At home in alien land
By Aruti Nayar
WHEN
I first heard that American students were in Chandigarh
attending a course in Punjabi language and culture, I was
a little skeptical and amused. Shades of orientalism... a
passing fad, perhaps. This amusement soon changed into
admiration and even awe after meeting and interacting
with them. The depth of their engagement and extent of
knowledge about the region to which "we"
belonged was an eye-opener. Meeting Will Glover, Anne
Murphy, Farina Mir and Suzanne was quite an experience.

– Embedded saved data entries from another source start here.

==> inputs of wip/maple <==
==> flow/design.v <==
module half_adder(a, b, sum, carry);
	input a, b;
	output sum, carry;
	assign sum = a^b;
	assign carry = a&b;
endmodule
module add4b(a,b,sum);
	input [3:0] a,b;
	output [3:0] sum;
	wire [3:0] sum;
	assign sum = a + b;
endmodule
module add6b(a, b, sum);
	input [5:0] a,b;
	output [5:0] sum;
	wire [5:0] sum;
	assign sum = a + b;
endmodule
module add8b(a,b,sum);
	input [7:0] a,b;
	output [7:0] sum;
	wire [7:0] sum;
	assign sum = a + b;
endmodule
module add12b(a,b,sum);
	input [11:0] a,b;
	output [11:0] sum;
	wire [11:0] sum;
	assign sum = a + b;
endmodule
module add16b(a,b,sum);
	input [15:0] a,b;
	output [15:0] sum;
	wire [15:0] sum;
	assign sum = a + b;
endmodule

They were in Chandigarh as a part of the summer programme
organised by Columbia University. For director Gurinder
Singh Mann, it is personally fulfilling to bring students
every summer to Chandigarh and take them around Punjab.
Mann left for the USA in
early 1980s to do his doctorate. A teacher of English
literature at the Baring Union Christian College, Batala,
he switched streams after a visit to Israel in 1982 when
he was repeatedly asked about the origin of Sikhs. Mann
opted for religious studies, did his doctorate from
Harvard and decided to interpret the Sikh tradition and
educate the Americans about Punjab. He could not return
to his native Batala after his father was killed on their
farm by militants.
"So Chandigarh or
Delhi was as foreign as New York for me". The idea
was to, through research and academic orientation,
generate an awareness and interest in the region and give
an impetus to Punjabi studies. That he had been
successful was apparent after meeting his students who
had covered a whopping 1100 km across Punjab.
Will Glover, 37, is an
architectural historian which means he writes social
history using buildings as evidence. His research is on
buildings in Punjab of the early 19th and 20th centuries.

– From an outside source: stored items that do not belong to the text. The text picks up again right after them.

Setup of run 1:
// measure_sys
module measure_sys(
	input            sys_clk,
	input            sys_rst_n,
	input      [7:0] askdemod_data,    
	input      [9:0] fsk_demod,        
	input      [7:0] pskdemod_data,    
	output     [7:0] demod_data,
	output     [7:0] uart_mod_type,
	output    [15:0] uart_demod_fre,
	output     [7:0] uart_mod_depth,
	output reg [7:0] uart_delta_freq
);
Size: roughly 12000 cells after synthesis, ~540 flip-flops, about 76 I/O pins, roughly 91000 um2 of cells after synthesis.
make LEC_CHECK=0 CAP_MARGIN=15 CELL_PAD_IN_SITES_DETAIL_PLACEMENT=1 CORE_MARGIN=9 CORE_UTILIZATION=41 CTS_CLUSTER_DIAMETER=373 MAX_ROUTING_LAYER=met4 PLACE_DENSITY=0.92 SETUP_SLACK_MARGIN=-2.0 SLEW_MARGIN=20 finish   # period 78.7 ns
run.sh (not shown) runs the stock make flow with config.mk's settings and CLKGATE_MAP_FILE=.
In the summary table, run 1 is marked failed, with error GRT-0232 raised in global routing.
Input-level comparison between run 2 and run 1:
==> flow/config.mk <==
export PLATFORM = sky130hd
export DESIGN_NAME = measure_sys
export DESIGN_NICKNAME = measure_sys
export VERILOG_FILES = /design/flow/design.v
export SDC_FILE = /design/flow/constraint.sdc
export NUM_CORES = 4
export LEC_CHECK = 0
export CAP_MARGIN = 20
export CORE_MARGIN = 2
export CORE_UTILIZATION = 40
export SLEW_MARGIN = 20
==> flow/constraint.sdc <==
create_clock -name core_clock -period 90.8 [get_ports {sys_clk}]
set_input_delay 18.1600 -clock core_clock [delete_from_list [all_inputs] [get_ports {sys_clk}]]
set_output_delay 18.1600 -clock core_clock [all_outputs]
set_load 0.01 [all_outputs]
--- outcome ---
As far as top-level port count is concerned, run 2 and run 1 perform about the same. When run 2 is set beside run 1, its core region area turns out to be about 3% larger. Looking at fraction of the core area occupied by cells at floorplan across run 2 and run 1, the one that comes out lower is run 2. Status: gate count of the mapped netlist parity (run 2, run 1). Diff run 1 -> run 2: HPWL after detailed placement lower, setup slack at placement now larger, synthesized area stayed essentially flat, height of the die shows a reduction of 1.7%, floorplan die area went down by about 3.3%. Run 2 — total placed cells including tap cells 72 higher, run 1 as reference. Looking at the logs for run 2 and run 1, the single run that did not finish was run 1. Run 1 | ERROR | global routing.
What run 3 does differently from run 2 at the input level:
-- flow/config.mk --
<<< run 2, line 8
>>> run 3, line 8
export ABC_AREA = 1
<<< run 2, line 10
export CORE_UTILIZATION = 40
>>> run 3, line 11
export CORE_UTILIZATION = 70
export CTS_CLUSTER_DIAMETER = 227
export PLACE_DENSITY = 0.65
==> flow/constraint.sdc <==
create_clock -name core_clock -period 69.8 [get_ports {sys_clk}]
set_input_delay 13.9600 -clock core_clock [delete_from_list [all_inputs] [get_ports {sys_clk}]]
set_output_delay 13.9600 -clock core_clock [all_outputs]
set_load 0.01 [all_outputs]
Findings:
The instance count on the critical path number comes out higher for run 3 vs run 2.
Core utilization ended up 31 points higher on run 3 than on run 2.
Post-route standard cell area excluding fillers: run 3 and run 2 compared, lower one is run 3
Required time at the endpoint of the critical path in run 3 is 21.01 ns below run 2.
From run 2 to run 3 the numbers moved as follows: routed length on met3 rose 110%, final worst slack fell 13.07 ns, non-clock buffer count fell 30.
The reported net switching power of run 3 exceeds that of run 2 by 0.066 mW.
For run 4, these inputs were changed with respect to run 3:
-- flow/config.mk --
<<< run 3, line 11
export CORE_UTILIZATION = 70
export CTS_CLUSTER_DIAMETER = 227
export PLACE_DENSITY = 0.65
>>> run 4, line 11
export CORE_UTILIZATION = 69
==> flow/constraint.sdc <==
create_clock -name core_clock -period 46.9 [get_ports {sys_clk}]
set_input_delay 9.3800 -clock core_clock [delete_from_list [all_inputs] [get_ports {sys_clk}]]
set_output_delay 9.3800 -clock core_clock [all_outputs]
set_load 0.01 [all_outputs]
==> comparison <==
Looking at post-route worst hold slack across run 3 and run 4, the one that comes out lower is run 4. Compared with run 3, run 4 ends up with more cell area. Compared with run 3, run 4 shows a number of standard cells in the layout, taps in and fillers out that is 1.6% higher. Run 4 vs. run 3: filler cell count in the final layout now sits lower, combinational group share of total power now smaller. Diff run 3 -> run 4: overall fraction of global-route tracks in use lower; logic gate fraction of the total cell area went down; growth of design area from synthesis to finish went up.
No activity file was given, so power comes from the tool's default toggle rates.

Will stayed in Lahore to study the evolution of the city
but it was like trying to see a photograph turned upside
down with just a caption. He had to turn the photograph
over to see it clearly that is what the visit to
India was like. After the visit to Punjab, Wills
interest in the region has changed. He plans to rethink
the organisation of his thesis and incorporate more on
Punjab since he has developed a sharper understanding of
the institutions and social practices. He feels its
a privilege to be able to go to both sides and be
objective enough to bridge the gap between differing
perceptions of the historians in India and Pakistan.
Will enjoys Sufiana
kalaam, plays the saxophone and has cultural
differences with American girls. His interest in India
began a decade ago with a relationship that "has
since moved on". Questions such as "What is a
White doing with our culture here?"... Or "why
are you interested in India?" were unsettling a
decade ago but are, thankfully, not so frequent now. Will
rues the fact it is impossible to come across a thriving
Hindu or Sikh mohalla in Lahore. Despite the fact
that Punjab has so many interesting buildings, the state
does not figure prominently in the literature on Indian
architecture.
Anne Murphy, a doctoral
student of Hindi literature, knows 13 languages. Besides
Japanese, Tibetan, Sanskrit and German, Anne is also
fluent in Hindi, Urdu, Nepali, Avadhi, Rajasthani, Braj,
Medieval Hindi and Punjabi. She is working on a
comparative study of the worship of Gugga Pir in Punjab
and Rajasthan. The highlight of Annes visit was the
trip to Ropar and Sanghol and seeing the fascinating
Mathura style sculptures. Anne is engaged to Sohail, a
Muslim originally from Madhya Pradesh. The son of her
Hindi/Urdu teacher, Sohail left India when he was 14 and
never came back. Annes interest in the region is so
deeply entrenched that she will keep coming back and
perhaps bring Sohail back to the country of his birth.
For Farina Mir, a third
generation immigrant, the visit to Chandigarh and Punjab
was a rather complex experience. A Punjabi whose
ancestors left for East Africa 100 years ago, then moved
to England before settling in the USA. For Farina Punjab
has always had a physical presence. As Farina says:
"I am an American but I am not white, I am a Punjabi
but I dont speak Punjabi...." In a way, Punjab
was always an "imaginary homeland" for Farina.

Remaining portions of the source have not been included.